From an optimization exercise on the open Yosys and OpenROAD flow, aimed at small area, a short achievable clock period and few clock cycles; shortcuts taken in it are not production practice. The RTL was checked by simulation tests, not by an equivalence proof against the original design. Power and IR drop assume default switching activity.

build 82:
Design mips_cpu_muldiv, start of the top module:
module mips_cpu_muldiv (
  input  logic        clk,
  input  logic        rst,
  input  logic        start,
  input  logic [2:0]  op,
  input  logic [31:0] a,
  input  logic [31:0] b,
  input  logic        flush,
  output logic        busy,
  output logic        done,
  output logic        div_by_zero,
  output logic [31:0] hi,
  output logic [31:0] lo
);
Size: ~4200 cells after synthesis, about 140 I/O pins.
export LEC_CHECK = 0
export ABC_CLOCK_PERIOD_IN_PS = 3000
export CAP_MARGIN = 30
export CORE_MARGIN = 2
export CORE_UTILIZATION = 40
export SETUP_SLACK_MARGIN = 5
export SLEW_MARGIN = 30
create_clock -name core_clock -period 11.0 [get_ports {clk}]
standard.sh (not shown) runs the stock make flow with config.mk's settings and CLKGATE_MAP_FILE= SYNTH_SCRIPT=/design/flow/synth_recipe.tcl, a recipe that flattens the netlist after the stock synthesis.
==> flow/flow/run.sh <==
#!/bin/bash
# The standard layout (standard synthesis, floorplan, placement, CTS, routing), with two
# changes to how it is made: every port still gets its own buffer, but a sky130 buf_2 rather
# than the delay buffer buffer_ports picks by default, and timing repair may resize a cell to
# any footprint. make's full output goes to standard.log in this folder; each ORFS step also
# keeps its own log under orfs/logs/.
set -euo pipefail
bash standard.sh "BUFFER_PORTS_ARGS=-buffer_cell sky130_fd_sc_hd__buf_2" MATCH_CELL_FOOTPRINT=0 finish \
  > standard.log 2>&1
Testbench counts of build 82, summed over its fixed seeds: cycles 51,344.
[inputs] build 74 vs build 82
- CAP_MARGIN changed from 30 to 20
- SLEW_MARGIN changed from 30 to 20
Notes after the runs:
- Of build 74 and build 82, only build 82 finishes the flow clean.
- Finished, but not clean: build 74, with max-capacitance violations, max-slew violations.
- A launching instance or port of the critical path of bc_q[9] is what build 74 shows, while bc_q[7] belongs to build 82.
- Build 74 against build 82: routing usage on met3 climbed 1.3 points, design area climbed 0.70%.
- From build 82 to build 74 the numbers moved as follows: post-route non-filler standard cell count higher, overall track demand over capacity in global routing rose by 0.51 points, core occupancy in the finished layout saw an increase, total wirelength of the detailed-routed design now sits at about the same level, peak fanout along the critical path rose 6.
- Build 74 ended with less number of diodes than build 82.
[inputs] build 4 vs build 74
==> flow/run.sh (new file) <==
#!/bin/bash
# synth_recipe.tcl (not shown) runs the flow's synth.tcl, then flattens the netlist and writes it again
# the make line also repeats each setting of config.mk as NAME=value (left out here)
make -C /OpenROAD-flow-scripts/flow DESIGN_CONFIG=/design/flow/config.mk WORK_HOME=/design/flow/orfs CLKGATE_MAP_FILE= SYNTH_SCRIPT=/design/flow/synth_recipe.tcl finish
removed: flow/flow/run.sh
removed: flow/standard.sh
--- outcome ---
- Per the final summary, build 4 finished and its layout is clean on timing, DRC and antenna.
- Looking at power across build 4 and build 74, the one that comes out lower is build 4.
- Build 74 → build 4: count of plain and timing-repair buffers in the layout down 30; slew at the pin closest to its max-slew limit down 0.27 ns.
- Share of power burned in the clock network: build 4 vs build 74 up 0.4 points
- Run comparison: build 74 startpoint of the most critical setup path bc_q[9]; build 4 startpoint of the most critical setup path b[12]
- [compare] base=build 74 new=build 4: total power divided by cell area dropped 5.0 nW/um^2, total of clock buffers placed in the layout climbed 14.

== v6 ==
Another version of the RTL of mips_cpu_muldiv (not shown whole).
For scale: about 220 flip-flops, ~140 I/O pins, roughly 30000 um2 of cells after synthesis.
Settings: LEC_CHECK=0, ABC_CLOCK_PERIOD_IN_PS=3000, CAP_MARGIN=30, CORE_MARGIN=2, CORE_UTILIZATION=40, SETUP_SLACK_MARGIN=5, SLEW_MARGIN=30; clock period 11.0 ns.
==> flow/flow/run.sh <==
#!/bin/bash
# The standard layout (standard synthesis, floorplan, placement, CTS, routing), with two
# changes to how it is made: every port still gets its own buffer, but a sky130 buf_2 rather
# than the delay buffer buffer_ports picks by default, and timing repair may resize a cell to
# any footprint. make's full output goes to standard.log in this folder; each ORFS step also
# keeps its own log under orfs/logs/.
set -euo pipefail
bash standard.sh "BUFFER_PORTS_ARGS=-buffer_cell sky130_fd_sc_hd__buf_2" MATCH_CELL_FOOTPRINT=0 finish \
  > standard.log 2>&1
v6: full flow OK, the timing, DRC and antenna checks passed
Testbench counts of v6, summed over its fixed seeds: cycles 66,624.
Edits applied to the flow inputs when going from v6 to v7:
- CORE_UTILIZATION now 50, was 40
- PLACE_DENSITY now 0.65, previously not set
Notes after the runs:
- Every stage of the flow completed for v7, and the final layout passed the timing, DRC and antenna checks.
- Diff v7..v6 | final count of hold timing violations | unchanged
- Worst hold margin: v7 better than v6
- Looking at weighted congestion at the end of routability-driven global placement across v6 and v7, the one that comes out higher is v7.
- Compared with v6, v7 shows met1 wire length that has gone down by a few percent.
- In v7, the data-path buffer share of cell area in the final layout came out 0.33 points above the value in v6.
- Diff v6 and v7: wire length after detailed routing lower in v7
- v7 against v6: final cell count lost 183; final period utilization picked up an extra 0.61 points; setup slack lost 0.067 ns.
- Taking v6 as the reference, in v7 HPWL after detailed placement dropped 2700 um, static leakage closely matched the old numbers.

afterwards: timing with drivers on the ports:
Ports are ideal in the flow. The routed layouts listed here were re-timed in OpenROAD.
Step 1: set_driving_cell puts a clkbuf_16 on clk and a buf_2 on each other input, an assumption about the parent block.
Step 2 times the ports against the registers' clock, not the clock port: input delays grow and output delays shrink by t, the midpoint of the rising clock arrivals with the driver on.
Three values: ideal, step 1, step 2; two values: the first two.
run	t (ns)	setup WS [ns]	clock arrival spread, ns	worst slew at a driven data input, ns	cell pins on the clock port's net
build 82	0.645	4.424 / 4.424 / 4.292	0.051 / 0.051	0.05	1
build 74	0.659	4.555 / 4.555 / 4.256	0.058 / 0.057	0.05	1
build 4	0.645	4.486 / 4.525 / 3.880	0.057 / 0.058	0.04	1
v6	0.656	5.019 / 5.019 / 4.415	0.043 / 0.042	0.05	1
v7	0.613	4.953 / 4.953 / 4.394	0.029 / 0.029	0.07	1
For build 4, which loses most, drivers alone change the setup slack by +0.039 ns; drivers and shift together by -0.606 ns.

--

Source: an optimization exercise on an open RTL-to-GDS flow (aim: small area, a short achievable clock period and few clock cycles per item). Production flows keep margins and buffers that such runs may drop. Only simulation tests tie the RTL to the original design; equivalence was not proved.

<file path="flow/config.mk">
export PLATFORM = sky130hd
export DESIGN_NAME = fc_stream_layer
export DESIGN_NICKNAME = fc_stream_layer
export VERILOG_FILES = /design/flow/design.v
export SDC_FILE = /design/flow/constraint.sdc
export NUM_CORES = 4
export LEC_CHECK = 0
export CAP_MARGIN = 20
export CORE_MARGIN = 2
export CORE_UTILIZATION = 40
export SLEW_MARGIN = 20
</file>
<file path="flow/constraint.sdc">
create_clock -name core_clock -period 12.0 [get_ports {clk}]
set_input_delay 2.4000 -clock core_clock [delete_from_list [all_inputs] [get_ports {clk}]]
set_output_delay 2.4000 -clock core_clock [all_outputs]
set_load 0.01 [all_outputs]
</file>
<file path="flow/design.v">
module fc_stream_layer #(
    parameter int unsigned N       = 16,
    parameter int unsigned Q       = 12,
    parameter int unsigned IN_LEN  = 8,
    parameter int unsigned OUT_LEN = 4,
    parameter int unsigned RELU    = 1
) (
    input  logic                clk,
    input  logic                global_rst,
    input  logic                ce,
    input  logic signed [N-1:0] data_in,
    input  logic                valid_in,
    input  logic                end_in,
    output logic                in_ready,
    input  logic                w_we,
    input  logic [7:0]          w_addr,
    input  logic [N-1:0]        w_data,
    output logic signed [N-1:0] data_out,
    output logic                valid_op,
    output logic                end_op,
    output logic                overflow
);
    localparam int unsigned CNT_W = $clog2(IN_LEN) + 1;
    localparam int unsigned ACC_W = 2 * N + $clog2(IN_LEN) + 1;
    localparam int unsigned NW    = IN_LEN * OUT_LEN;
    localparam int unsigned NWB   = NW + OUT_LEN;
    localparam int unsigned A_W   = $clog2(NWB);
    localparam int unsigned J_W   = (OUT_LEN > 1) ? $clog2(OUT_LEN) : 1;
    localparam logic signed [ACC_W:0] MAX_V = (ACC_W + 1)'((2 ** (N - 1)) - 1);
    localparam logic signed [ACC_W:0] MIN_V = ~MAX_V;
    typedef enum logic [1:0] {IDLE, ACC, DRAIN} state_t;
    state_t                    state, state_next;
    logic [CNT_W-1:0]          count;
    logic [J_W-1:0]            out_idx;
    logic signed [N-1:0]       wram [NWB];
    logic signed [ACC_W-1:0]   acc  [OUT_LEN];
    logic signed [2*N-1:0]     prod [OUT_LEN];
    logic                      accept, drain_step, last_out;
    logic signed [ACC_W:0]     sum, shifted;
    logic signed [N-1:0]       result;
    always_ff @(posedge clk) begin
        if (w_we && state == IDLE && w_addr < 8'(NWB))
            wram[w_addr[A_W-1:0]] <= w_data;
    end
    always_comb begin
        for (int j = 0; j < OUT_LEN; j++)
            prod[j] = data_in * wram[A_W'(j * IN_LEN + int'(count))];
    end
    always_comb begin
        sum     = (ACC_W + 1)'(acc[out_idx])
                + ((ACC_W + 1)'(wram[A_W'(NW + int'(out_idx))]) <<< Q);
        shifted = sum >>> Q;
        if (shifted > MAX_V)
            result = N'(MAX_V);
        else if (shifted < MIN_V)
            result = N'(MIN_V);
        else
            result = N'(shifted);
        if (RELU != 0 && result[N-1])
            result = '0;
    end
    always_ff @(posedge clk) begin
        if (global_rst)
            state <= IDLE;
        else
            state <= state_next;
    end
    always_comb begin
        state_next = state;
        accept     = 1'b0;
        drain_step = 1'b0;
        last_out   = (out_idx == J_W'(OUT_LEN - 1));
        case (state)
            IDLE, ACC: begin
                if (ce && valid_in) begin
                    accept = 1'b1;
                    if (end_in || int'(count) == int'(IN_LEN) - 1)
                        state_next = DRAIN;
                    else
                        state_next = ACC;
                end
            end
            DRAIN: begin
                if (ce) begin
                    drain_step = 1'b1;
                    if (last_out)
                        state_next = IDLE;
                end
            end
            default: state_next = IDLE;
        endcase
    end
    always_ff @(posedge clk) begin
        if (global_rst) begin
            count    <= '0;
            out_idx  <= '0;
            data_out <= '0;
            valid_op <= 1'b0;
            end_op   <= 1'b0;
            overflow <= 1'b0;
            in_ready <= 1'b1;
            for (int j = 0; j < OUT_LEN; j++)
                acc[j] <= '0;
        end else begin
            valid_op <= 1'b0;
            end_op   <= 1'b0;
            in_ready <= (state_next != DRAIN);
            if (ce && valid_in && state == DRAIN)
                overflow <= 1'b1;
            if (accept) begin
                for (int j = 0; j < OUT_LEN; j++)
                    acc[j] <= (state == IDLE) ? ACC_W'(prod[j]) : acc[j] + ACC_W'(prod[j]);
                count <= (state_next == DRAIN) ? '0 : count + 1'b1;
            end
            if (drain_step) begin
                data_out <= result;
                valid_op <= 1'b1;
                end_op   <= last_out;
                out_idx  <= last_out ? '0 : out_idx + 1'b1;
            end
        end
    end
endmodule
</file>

▸ **Work to complete**:
Copy only the lines in the listing that contain "drivers".

▸ **Written response**:
afterwards: timing with drivers on the ports:
For build 4, which loses most, drivers alone change the setup slack by +0.039 ns; drivers and shift together by -0.606 ns.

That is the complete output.